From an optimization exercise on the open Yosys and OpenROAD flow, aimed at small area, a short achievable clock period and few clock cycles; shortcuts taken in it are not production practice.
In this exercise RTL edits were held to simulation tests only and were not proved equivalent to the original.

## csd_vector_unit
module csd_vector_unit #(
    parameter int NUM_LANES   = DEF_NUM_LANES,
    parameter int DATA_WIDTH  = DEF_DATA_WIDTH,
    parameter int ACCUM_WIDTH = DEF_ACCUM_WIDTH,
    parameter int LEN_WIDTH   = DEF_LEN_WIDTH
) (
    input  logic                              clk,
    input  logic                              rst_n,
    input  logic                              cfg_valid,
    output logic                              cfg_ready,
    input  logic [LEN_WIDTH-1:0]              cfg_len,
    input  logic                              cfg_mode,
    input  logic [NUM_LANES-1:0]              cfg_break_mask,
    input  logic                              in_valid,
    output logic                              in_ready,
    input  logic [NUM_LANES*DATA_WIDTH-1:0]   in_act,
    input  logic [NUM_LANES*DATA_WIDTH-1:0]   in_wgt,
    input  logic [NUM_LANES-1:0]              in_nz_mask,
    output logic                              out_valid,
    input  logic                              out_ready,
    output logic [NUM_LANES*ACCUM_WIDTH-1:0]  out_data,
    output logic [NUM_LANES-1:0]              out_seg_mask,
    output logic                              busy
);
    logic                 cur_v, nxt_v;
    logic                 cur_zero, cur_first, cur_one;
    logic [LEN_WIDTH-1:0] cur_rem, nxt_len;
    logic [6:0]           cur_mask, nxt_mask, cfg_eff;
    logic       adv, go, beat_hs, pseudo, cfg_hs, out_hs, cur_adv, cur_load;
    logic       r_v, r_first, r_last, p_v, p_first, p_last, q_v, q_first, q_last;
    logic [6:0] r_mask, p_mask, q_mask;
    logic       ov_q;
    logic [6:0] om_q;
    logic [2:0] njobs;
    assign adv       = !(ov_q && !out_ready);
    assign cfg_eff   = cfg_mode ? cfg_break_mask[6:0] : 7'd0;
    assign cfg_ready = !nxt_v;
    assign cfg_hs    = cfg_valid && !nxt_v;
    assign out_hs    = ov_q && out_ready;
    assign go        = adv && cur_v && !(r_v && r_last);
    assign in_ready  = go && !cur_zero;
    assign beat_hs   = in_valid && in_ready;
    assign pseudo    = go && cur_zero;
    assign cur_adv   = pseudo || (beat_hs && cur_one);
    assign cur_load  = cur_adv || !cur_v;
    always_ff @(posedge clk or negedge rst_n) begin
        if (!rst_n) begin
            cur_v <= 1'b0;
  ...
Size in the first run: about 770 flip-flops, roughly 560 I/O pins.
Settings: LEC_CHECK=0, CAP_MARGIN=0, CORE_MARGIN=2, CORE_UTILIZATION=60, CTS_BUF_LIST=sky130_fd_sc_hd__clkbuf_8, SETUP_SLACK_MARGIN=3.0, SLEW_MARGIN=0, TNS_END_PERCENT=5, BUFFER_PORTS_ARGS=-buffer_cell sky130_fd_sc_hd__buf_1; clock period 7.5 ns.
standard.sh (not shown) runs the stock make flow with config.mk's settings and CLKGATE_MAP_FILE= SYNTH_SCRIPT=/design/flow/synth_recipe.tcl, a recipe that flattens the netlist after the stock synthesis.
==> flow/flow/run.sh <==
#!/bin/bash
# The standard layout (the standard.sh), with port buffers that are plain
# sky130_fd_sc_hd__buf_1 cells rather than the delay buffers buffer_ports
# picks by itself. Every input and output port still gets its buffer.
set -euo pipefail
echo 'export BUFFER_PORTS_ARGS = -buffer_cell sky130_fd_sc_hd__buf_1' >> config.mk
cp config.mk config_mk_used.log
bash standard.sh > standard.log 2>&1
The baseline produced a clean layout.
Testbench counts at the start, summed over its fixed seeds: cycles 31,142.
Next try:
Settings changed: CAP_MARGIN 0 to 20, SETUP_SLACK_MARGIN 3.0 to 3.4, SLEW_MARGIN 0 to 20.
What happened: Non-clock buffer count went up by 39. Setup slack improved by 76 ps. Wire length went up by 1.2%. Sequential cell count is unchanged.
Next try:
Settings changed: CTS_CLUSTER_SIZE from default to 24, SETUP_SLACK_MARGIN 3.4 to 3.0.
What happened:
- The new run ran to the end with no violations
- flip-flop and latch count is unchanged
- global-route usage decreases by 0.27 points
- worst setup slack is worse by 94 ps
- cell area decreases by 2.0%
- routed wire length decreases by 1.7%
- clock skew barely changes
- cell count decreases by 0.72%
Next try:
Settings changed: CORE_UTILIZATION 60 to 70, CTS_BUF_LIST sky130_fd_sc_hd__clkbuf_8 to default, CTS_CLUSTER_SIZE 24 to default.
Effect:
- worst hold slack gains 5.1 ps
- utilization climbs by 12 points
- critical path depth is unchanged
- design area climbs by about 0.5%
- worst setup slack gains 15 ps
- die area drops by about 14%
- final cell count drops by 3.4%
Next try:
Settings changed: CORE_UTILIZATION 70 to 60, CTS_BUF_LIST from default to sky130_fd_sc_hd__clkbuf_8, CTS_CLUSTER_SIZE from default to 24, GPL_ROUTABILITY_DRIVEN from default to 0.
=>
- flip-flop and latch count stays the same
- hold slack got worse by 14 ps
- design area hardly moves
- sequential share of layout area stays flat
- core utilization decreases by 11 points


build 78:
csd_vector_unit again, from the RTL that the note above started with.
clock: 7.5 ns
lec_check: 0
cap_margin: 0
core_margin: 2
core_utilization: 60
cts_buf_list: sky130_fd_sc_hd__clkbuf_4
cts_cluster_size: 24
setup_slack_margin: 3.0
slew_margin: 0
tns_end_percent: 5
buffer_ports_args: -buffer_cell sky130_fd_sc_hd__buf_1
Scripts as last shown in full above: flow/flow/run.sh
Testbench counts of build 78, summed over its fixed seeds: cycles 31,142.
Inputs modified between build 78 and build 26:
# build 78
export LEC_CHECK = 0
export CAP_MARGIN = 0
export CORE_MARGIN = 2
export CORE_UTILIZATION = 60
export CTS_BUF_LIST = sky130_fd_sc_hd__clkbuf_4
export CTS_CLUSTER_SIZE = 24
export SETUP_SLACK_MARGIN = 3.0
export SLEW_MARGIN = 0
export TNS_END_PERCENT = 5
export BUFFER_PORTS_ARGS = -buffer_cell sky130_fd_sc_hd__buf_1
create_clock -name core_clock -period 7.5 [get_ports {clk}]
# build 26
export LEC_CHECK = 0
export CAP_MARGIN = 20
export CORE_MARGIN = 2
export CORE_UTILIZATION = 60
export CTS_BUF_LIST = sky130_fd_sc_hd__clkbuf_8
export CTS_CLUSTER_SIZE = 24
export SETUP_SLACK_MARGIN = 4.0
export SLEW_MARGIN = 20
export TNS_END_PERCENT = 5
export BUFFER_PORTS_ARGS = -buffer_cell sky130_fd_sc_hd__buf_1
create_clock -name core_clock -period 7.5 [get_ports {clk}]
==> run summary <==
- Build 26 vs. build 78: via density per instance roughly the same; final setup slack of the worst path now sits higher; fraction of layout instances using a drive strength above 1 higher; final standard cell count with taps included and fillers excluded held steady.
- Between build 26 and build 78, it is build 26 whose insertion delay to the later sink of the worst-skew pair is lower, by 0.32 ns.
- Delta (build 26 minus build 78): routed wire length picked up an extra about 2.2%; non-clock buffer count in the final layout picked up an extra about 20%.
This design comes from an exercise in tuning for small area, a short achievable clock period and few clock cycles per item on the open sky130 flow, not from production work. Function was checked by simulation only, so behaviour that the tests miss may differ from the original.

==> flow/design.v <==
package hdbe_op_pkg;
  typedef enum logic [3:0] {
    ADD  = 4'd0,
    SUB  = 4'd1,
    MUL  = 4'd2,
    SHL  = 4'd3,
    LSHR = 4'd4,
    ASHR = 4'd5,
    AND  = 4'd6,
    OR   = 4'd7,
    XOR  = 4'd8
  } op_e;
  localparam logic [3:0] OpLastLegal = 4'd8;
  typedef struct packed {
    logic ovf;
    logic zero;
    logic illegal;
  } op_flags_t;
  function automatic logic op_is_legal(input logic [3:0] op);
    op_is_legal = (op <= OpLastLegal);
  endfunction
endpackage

★ ★ ★ ★ ★

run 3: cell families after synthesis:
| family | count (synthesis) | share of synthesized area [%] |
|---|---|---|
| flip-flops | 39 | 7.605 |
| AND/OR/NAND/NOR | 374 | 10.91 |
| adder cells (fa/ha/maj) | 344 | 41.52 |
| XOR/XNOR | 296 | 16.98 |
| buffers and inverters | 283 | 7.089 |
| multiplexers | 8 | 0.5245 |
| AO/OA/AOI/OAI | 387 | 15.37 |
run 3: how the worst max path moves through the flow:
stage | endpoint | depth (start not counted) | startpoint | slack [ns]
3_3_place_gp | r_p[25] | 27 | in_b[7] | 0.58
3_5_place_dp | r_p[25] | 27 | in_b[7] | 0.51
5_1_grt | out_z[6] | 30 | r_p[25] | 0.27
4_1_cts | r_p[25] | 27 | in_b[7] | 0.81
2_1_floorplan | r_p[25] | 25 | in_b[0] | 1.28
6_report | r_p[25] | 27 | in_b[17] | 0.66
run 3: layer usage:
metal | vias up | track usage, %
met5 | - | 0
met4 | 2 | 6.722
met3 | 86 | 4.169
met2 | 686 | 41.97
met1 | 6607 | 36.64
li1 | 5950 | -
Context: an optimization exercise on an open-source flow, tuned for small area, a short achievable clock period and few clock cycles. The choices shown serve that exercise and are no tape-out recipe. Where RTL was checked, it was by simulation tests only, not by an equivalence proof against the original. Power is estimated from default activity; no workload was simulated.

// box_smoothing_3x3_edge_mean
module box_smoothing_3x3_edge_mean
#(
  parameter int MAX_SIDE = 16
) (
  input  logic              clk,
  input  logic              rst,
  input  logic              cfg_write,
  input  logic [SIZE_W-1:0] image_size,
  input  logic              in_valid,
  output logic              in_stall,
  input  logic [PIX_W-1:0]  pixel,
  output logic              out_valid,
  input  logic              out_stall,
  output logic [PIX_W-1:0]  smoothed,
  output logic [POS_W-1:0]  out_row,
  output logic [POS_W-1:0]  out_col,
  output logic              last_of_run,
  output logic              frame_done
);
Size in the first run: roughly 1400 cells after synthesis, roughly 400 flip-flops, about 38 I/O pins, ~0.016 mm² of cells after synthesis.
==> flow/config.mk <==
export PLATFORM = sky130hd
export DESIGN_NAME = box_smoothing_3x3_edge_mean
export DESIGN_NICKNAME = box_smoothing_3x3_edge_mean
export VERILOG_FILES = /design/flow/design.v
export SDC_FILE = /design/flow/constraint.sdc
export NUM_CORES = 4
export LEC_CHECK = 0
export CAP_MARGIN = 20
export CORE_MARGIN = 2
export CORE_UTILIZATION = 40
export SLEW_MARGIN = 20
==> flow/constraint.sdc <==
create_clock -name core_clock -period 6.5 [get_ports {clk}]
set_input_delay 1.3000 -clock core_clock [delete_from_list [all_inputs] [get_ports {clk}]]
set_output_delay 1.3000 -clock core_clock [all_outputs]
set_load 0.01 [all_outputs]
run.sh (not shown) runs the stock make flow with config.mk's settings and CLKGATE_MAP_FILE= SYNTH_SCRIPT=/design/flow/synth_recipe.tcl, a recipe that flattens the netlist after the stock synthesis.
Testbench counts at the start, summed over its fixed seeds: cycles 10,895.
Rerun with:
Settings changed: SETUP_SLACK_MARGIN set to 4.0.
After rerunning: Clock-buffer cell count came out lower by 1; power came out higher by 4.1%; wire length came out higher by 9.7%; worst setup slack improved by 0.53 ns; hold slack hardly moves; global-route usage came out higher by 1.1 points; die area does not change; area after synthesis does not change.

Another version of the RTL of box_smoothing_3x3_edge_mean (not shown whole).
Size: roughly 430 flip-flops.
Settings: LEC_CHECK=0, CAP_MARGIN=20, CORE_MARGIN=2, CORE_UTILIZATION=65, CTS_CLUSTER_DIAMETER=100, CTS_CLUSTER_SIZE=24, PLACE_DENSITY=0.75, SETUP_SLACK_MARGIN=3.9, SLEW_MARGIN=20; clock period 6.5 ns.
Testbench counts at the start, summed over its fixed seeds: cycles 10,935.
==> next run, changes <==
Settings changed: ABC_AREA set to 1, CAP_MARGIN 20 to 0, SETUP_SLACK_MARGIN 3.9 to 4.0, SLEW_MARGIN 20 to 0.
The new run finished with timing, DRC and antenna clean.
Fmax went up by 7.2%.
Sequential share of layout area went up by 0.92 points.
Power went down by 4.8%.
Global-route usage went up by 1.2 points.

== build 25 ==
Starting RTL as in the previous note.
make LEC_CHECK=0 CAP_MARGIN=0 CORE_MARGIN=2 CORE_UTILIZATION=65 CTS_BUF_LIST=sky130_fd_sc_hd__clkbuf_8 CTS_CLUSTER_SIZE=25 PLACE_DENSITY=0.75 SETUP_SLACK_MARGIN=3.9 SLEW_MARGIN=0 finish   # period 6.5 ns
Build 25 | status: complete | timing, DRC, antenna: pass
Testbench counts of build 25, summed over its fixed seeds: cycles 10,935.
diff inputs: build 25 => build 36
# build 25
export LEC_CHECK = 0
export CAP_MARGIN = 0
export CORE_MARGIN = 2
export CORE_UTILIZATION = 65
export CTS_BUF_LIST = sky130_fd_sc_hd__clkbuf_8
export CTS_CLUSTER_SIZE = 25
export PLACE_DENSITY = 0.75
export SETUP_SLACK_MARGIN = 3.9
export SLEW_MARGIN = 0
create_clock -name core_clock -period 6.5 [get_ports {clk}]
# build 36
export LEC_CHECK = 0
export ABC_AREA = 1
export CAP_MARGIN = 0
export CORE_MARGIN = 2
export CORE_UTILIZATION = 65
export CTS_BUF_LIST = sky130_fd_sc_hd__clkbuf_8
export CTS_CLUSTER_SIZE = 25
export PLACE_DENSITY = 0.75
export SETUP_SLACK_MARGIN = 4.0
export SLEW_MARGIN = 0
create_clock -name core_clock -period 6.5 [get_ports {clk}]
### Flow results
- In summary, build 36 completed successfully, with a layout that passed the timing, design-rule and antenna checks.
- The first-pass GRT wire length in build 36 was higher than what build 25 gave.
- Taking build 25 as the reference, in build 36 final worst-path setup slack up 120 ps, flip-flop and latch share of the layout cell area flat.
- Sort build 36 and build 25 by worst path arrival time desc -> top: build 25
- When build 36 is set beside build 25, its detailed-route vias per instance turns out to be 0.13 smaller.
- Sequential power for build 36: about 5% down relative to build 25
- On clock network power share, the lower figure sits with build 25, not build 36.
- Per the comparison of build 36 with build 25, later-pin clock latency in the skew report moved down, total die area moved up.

★ ★ ★ ★ ★

• Problem requirements:
Would you print exactly and only the lines of the material above that run from the line with "met5 | - | 0" through the line with "met1 | 6607 | 36.64", both included?

• Exercise solution:
met5 | - | 0
met4 | 2 | 6.722
met3 | 86 | 4.169
met2 | 686 | 41.97
met1 | 6607 | 36.64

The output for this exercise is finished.